Skiing Hokkaido is as much a physical experience as a state of mind. You start realizing it slowly as you get further away from the things you know. Driving on snowy roads on the “right” side, deciphering the place a convenience store should truly have in your life, and leaving your “modesty” behind at your first onsen are all rights of passage that we, visitors to this part of the world, share.
Then there is snow. Landing in Hokkaido during winter is not unlike reaching any other snowy place. Low angled light, cloudy skies, short days, and snow everywhere. But as you begin the journey into the mountains, you start noticing the falling snow. At times, just a flurry here and there. Then some heavier snow and as the day progresses you notice that it has not stopped. It has not stopped since you arrived in Sapporo. You have cleaned five inches of fresh snow off your japan-mobile with your morning coffee. Dusted off three inches in the parking lot after five hours on a hill, and another inch when you get in the car after your well honed post-ski ritual. You have done that every day you have been here.
You Doubt Yourself
The skiing is good, but you know that you have had good days everywhere. And the skiing tomorrow will also be good, and the next day, and the next, and the next.

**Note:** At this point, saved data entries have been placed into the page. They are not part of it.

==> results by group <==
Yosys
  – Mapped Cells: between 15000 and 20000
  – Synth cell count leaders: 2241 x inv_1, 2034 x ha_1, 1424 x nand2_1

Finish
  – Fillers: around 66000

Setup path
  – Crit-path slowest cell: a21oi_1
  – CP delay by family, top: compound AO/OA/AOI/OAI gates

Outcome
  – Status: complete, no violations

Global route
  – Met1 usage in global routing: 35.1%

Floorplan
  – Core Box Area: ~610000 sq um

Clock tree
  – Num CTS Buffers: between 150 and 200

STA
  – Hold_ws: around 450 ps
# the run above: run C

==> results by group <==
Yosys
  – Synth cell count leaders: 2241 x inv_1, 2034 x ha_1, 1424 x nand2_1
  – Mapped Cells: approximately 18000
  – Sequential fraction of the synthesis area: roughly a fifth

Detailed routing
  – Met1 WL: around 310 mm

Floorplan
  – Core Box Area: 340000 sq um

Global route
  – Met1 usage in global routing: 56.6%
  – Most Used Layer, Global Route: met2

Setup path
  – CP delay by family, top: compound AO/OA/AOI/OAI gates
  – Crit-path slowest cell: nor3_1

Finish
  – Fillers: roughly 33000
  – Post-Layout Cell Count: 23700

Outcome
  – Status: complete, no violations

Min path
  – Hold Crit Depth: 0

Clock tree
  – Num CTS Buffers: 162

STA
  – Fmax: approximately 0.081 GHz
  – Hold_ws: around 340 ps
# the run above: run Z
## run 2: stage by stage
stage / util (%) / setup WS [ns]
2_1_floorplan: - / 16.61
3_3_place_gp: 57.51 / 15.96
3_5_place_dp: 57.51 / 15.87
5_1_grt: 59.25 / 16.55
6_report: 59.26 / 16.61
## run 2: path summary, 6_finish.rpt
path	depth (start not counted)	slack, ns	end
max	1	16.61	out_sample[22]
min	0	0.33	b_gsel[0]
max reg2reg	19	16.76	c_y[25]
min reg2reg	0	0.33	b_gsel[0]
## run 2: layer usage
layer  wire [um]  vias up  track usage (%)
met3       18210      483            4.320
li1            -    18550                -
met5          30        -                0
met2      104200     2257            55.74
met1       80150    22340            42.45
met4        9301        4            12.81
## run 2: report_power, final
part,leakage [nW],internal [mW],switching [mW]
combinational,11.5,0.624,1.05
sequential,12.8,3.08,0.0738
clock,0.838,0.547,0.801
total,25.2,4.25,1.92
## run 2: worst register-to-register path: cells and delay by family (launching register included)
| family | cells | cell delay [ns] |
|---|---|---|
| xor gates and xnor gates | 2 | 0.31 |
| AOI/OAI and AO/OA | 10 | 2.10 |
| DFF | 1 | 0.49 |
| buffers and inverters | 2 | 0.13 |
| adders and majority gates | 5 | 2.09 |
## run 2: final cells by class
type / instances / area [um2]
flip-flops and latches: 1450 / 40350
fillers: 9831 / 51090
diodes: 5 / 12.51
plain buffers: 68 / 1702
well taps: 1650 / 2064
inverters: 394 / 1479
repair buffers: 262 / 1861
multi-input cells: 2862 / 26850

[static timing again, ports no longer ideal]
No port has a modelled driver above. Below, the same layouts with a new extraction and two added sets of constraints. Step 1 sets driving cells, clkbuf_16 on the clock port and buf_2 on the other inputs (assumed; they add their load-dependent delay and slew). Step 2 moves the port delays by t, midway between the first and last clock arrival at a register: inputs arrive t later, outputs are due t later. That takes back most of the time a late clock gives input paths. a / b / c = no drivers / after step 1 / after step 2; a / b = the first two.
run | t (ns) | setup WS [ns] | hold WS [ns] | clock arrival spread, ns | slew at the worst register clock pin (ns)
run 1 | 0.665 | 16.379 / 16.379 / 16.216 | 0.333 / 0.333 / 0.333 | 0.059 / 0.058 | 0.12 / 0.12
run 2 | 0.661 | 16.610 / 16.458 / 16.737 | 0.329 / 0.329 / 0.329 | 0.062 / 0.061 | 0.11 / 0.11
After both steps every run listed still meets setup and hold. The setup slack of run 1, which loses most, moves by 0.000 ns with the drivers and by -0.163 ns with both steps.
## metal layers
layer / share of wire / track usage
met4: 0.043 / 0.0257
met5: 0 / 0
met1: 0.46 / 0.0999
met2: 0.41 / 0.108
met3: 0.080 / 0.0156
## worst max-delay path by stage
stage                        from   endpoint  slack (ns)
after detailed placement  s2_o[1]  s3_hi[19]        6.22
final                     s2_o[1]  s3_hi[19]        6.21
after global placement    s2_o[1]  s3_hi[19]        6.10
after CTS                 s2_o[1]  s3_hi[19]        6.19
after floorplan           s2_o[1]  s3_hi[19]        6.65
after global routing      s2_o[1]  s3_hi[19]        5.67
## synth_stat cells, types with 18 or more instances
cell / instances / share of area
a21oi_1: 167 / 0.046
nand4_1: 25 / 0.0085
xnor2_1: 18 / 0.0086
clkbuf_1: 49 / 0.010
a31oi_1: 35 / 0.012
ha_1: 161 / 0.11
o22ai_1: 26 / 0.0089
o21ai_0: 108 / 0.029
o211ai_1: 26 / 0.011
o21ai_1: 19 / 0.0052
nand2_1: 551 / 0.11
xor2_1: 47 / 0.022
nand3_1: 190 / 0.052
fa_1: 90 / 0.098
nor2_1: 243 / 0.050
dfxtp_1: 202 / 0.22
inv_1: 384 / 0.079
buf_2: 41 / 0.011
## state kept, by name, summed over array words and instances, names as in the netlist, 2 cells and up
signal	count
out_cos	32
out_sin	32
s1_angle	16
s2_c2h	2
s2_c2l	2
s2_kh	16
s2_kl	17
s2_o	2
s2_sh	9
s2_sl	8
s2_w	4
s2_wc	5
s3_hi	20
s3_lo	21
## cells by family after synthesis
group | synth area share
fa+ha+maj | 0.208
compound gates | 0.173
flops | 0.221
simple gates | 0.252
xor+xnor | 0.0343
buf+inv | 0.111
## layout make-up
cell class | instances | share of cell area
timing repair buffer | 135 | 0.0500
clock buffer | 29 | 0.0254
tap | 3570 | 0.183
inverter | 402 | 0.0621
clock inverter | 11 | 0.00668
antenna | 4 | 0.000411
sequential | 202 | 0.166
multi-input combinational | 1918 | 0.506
This design comes from an exercise in tuning for small area, a short achievable clock period and few clock cycles per item on the open sky130 flow, not from production work.
In this exercise RTL edits were held to simulation tests only and were not proved equivalent to the original.
The clock port is modelled as an ideal driver; clocking choices that lean on that would not hold on a real chip.

## flow/design.v (module list and top-level ports; edited modules follow where they fit)
// module scaleg: 931 lines
// module add32: 73 lines
// module bk_add: 40 lines
// module sk_add: 41 lines
// module scale_acc: 82 lines
module scale_acc (
    input  wire        clk,
    input  wire        rst,           
    input  wire        in_valid,
    output wire        in_ready,
    input  wire        in_first,      
    input  wire        in_last,       
    input  wire [31:0] in_bias,
    input  wire [47:0] in_s,
    input  wire [15:0] in_x,
    input  wire [15:0] in_sm,
    input  wire [15:0] in_sx,
    output reg         res_valid,
    output wire [31:0] res_word,
    output wire        res_code_special,
    output wire [7:0]  res_scale_sat,
    output wire [7:0]  res_acc_sat,
    output wire [7:0]  res_flush_zero
);
  // ...
==> flow/flow/run.sh <==
#!/bin/bash
# Layout flow: the standard flow (standard.sh) with these changes.
#  1. After the standard synthesis, polar_fix.py lets full adders absorb the
#     inverters around them (a full adder fed complemented inputs gives
#     complemented outputs); a half adder fed two complemented signals becomes
#     xor2 + nor2. Registers and their names are untouched.
#  2. Ports are buffered with sky130_fd_sc_hd__buf_2 (every port still gets
#     its own buffer).
#  3. After CTS, the flip-flops that drive output ports are upsized
#     (flow/upsize_out.tcl).
# Each tool's output goes to a log file of its own in the work folder.
set -euo pipefail
R=orfs/results/${FLOW_PLATFORM:-sky130hd}/scale_acc/base

bash standard.sh synth > synth.log 2>&1
cp $R/1_2_yosys.v 1_2_yosys.standard.v
python3 flow/polar_fix.py 1_2_yosys.standard.v $R/1_2_yosys.polar.v > polar_fix.log 2>&1
mv $R/1_2_yosys.polar.v $R/1_2_yosys.v
rm -f $R/1_synth.odb $R/1_synth.sdc
bash standard.sh synth > synth_odb.log 2>&1

export BUFFER_PORTS_ARGS="-buffer_cell sky130_fd_sc_hd__buf_2"
export POST_CTS_TCL="$(pwd)/flow/upsize_out.tcl"
bash standard.sh finish > layout.log 2>&1
==> flow/flow/polar_fix.py <==
#!/usr/bin/env python3
"""Rewrite a flat yosys gate netlist (sky130hd) so that full adders absorb inverters.

A full adder is self-dual: FA(~a, ~b, ~c) = (~cout, ~sum). Each fa cell may therefore
be "flipped": it is fed the complements of its inputs and its outputs then carry the
complements of their logical values. A half adder fed two complemented signals is
replaced by xor2 + nor2 of the signals themselves ((~x) ^ (~y) = x ^ y and
(~x) & (~y) = ~(x | y)). A greedy search picks the flips that need the fewest
inverters; the netlist is then rebuilt with one inverter per net that some load needs
complemented. Inverters that drive a module port are kept as they are.

usage: polar_fix.py IN.v OUT.v
"""
import re
import sys
from collections import defaultdict

src = open(sys.argv[1]).read()
inst_re = re.compile(r'^  (sky130_fd_sc_hd__\w+)\s+(\S+)\s*\((.*?)\n  \);\n', re.S | re.M)
pin_re = re.compile(r'\.(\w+)\(([^()]*)\)')

OUTP = {'X', 'Y', 'Q', 'Q_N', 'SUM', 'COUT', 'HI', 'LO'}
cells = []                      # [type, name, [(pin, net)]]
spans = []
for m in inst_re.finditer(src):
    typ, name, body = m.groups()
    pins = [(p, n.strip()) for p, n in pin_re.findall(body)]
    cells.append([typ, name, pins])
    spans.append((m.start(), m.end()))
if not cells:
    sys.exit('no cells found')
head = src[:spans[0][0]]
tail = src[spans[-1][1]:]
between = ''.join(src[spans[i][1]:spans[i + 1][0]] for i in range(len(spans) - 1))
if between.strip():
    sys.exit('unexpected text between cells')

# ports
ports = set()
for m in re.finditer(r'^\s*(input|output)\s+(\[(\d+):(\d+)\]\s+)?(\w+);', head, re.M):
    d, _, hi, lo, nm = m.groups()
    if hi is None:
        ports.add(nm)
    else:
        for b in range(min(int(hi), int(lo)), max(int(hi), int(lo)) + 1):
            ports.add(f'{nm}[{b}]')

isinv = lambda t: t.startswith('sky130_fd_sc_hd__inv_') or t.startswith('sky130_fd_sc_hd__clkinv_')
isfa = lambda t: t.startswith('sky130_fd_sc_hd__fa_')

drv = {}
for i, (t, n, pins) in enumerate(cells):
    for p, net in pins:
        if p in OUTP:
            drv[net] = (i, p)

def removable_inv(i):
    t, n, pins = cells[i]
    return isinv(t) and dict(pins)['Y'] not in ports

def root(net):
    par = 0
    while net in drv and removable_inv(drv[net][0]):
        net = dict(cells[drv[net][0]][2])['A']
        par ^= 1
    return net, par

loads = defaultdict(list)       # root -> [(cell, pin index, parity)]
for i, (t, n, pins) in enumerate(cells):
    if removable_inv(i):
        continue
    for k, (p, net) in enumerate(pins):
        if p in OUTP:
            continue
        r, par = root(net)
        loads[r].append((i, k, par))

# an FA whose output is a port net keeps its polarity
fixed = set()
for i, (t, n, pins) in enumerate(cells):
    if isfa(t) and any(p in OUTP and net in ports for p, net in pins):
        fixed.add(i)

flag = defaultdict(int)
def fdrv(r):
    if r in drv and isfa(cells[drv[r][0]][0]):
        return flag[drv[r][0]]
    return 0

isha = lambda t: t.startswith('sky130_fd_sc_hd__ha_')
ha_in = {}
for i, (t, n, pins) in enumerate(cells):
    if isha(t):
        ha_in[i] = [k for k, (p, _) in enumerate(pins) if p in ('A', 'B')]

def raw_need(i, k):
    r, par = root(cells[i][2][k][1])
    return par ^ fdrv(r) ^ (flag[i] if isfa(cells[i][0]) else 0)

def netcost(r):
    fd = fdrv(r)
    for (i, k, par) in loads[r]:
        if par ^ fd ^ (flag[i] if isfa(cells[i][0]) else 0):
            if i in ha_in and all(raw_need(i, kk) for kk in ha_in[i]):
                continue            # this half adder will be split instead
            return 1
    return 0

touch = defaultdict(set)
for r, ls in loads.items():
    for (i, k, par) in ls:
        touch[i].add(r)
    if r in drv:
        touch[drv[r][0]].add(r)
for i in list(touch):
    if not isfa(cells[i][0]):
        continue
    extra = set()
    for r in touch[i]:
        for (j, k, par) in loads[r]:
            if j in ha_in:
                for kk in ha_in[j]:
                    extra.add(root(cells[j][2][kk][1])[0])
    touch[i] |= extra

fa = [i for i, c in enumerate(cells) if isfa(c[0]) and i not in fixed]
ninv0 = sum(1 for c in cells if isinv(c[0]))
for it in range(20):
    changed = 0
    for i in fa:
        before = sum(netcost(r) for r in touch[i])
        flag[i] ^= 1
        after = sum(netcost(r) for r in touch[i])
        if after < before:
            changed += 1
        else:
            flag[i] ^= 1
    if not changed:
        break

# a half adder fed two complemented signals becomes xor2 + nor2 of the signals
# themselves: (~x) ^ (~y) = x ^ y and (~x) & (~y) = ~(x | y)
def need_of(i, k):
    t, n, pins = cells[i]
    r, par = root(pins[k][1])
    return par ^ fdrv(r) ^ (flag[i] if isfa(t) else 0)
nconv = 0
for i, (t, n, pins) in enumerate(cells):
    if not isha(t):
        continue
    d = dict(pins)
    ka = [k for k, (p, _) in enumerate(pins) if p == 'A'][0]
    kb = [k for k, (p, _) in enumerate(pins) if p == 'B'][0]
    if need_of(i, ka) and need_of(i, kb):
        ra, rb = root(d['A'])[0], root(d['B'])[0]
        # the new cells are fed the roots directly (no inversion needed)
        cells[i] = ['@HA2', n, [('A', ra), ('B', rb), ('COUT', d['COUT']), ('SUM', d['SUM'])]]
        nconv += 1

# rebuild
new_cells = []
inv_of = {}
new_wires = []
def inverted(r):
    if r not in inv_of:
        nm = f'_polinv_{len(inv_of)}_'
        inv_of[r] = nm
        new_wires.append(nm)
        new_cells.append(['sky130_fd_sc_hd__inv_2', f'_polinvc_{len(inv_of)}_', [('A', r), ('Y', nm)]])
    return inv_of[r]

out_cells = []
for i, (t, n, pins) in enumerate(cells):
    if t == '@HA2':
        d = dict(pins)
        out_cells.append(['sky130_fd_sc_hd__xor2_1', f'_polhax_{i}_', [('A', d['A']), ('B', d['B']), ('X', d['SUM'])]])
        out_cells.append(['sky130_fd_sc_hd__nor2_1', f'_polhan_{i}_', [('A', d['A']), ('B', d['B']), ('Y', d['COUT'])]])
        continue
    if removable_inv(i):
        continue
    newpins = []
    for k, (p, net) in enumerate(pins):
        if p in OUTP:
            newpins.append((p, net))
            continue
        r, par = root(net)
        need = par ^ fdrv(r) ^ (flag[i] if isfa(t) else 0)
        newpins.append((p, inverted(r) if need else r))
    out_cells.append([t, n, newpins])
out_cells += new_cells

used = set()
for t, n, pins in out_cells:
    for p, net in pins:
        used.add(re.sub(r'\[\d+\]$', '', net))

# drop declarations of scalar wires no longer used
def keep_decl(line):
    m = re.match(r'^\s*wire\s+(_\w+_);\s*$', line)
    return not (m and m.group(1) not in used)
head_lines = [l for l in head.split('\n') if keep_decl(l)]
head = '\n'.join(head_lines)
head += ''.join(f'  wire {w};\n' for w in new_wires)

def fmt(c):
    t, n, pins = c
    body = ',\n'.join(f'    .{p}({net}{" " if net.startswith(chr(92)) else ""})' for p, net in pins)
    return f'  {t} {n} (\n{body}\n  );\n'

open(sys.argv[2], 'w').write(head + ''.join(fmt(c) for c in out_cells) + tail)
ninv1 = sum(1 for c in out_cells if isinv(c[0]))
print(f'polar_fix: {sum(flag.values())} full adders flipped, {nconv} half adders split; inverters {ninv0} -> {ninv1}')
==> flow/flow/upsize_out.tcl <==
# Hook run after CTS (POST_CTS_TCL): the flip-flops whose outputs feed an
# output port's buffer get the strongest drive of their cell type, then the
# placement is legalised again.
set block [ord::get_db_block]
set n 0
foreach bterm [$block getBTerms] {
  if {[$bterm getIoType] ne "OUTPUT"} { continue }
  set net [$bterm getNet]
  if {$net eq "NULL"} { continue }
  foreach it [$net getITerms] {
    if {![$it isOutputSignal]} { continue }
    foreach bi [[$it getInst] getITerms] {
      if {![$bi isInputSignal]} { continue }
      set n2 [$bi getNet]
      if {$n2 eq "NULL"} { continue }
      foreach d [$n2 getITerms] {
        if {![$d isOutputSignal]} { continue }
        set ff [$d getInst]
        if {[regexp {^sky130_fd_sc_hd__dfxtp_[12]$} [[$ff getMaster] getName]]} {
          replace_cell [$ff getName] sky130_fd_sc_hd__dfxtp_4
          incr n
        }
      }
    }
  }
}
puts "upsize_out: $n flip-flops driving output ports upsized"
detailed_placement
check_placement -verbose
estimate_parasitics -placement
==> flow/standard.sh <==
#!/bin/bash
# synth_recipe.tcl (not shown) runs the flow's synth.tcl, then flattens the netlist and writes it again
# the make line also repeats each setting of config.mk as NAME=value (left out here)
make -C /OpenROAD-flow-scripts/flow DESIGN_CONFIG=/design/flow/config.mk WORK_HOME=/design/flow/orfs CLKGATE_MAP_FILE= SYNTH_SCRIPT=/design/flow/synth_recipe.tcl "${@:-finish}"
==> flow/config.mk <==
export PLATFORM = sky130hd
export DESIGN_NAME = scale_acc
export DESIGN_NICKNAME = scale_acc
export VERILOG_FILES = /design/flow/design.v
export SDC_FILE = /design/flow/constraint.sdc
export NUM_CORES = 4
export LEC_CHECK = 0
export ABC_AREA = 1
export CAP_MARGIN = 60
export CORE_MARGIN = 2
export CORE_UTILIZATION = 65
export PLACE_DENSITY = 0.75
export SLEW_MARGIN = 60
==> flow/constraint.sdc <==
create_clock -name core_clock -period 55.0 [get_ports {clk}]
set_input_delay 11.0000 -clock core_clock [delete_from_list [all_inputs] [get_ports {clk}]]
set_output_delay 11.0000 -clock core_clock [all_outputs]
set_load 0.01 [all_outputs]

After a couple of weeks of this, you cannot believe what is going on. It snows constantly in Hokkaido. And then you wonder why there are not more people here; you wonder why you did not come sooner; you wonder why you cannot believe it is this good every year and how are you going to swing another trip to this far-away place again – soon.
One day, you start noticing the faces of those that just got here through the lenses of your ski induced daze. The polite chat of a father and son – is the side-country accessible? Are the trees in Rusutsu good? Is Kiroro worth the drive from Niseko, did you do Yotei? Did you make it to Furano? You answer the best you can trying to keep your learned-bullshit-cool, when all you really want to do is scream: “you are in Shangri-La, do it all!”
A Fever Overcomes You
Then one day it’s over. You get up that morning and clean the 9 inches that fell the night before off. (In your head you wonder if you can get two hours on the mountain and still make the drop-off time for the rental and your flight to wherever; but you can’t – driving is going to be a white knuckle affair). And you realize that you have changed and that while you might never come back, this place is special and you are a little different. One day you might be back, maybe even next year with more of your crew, or maybe you will look at the map and find somewhere else that will change your life.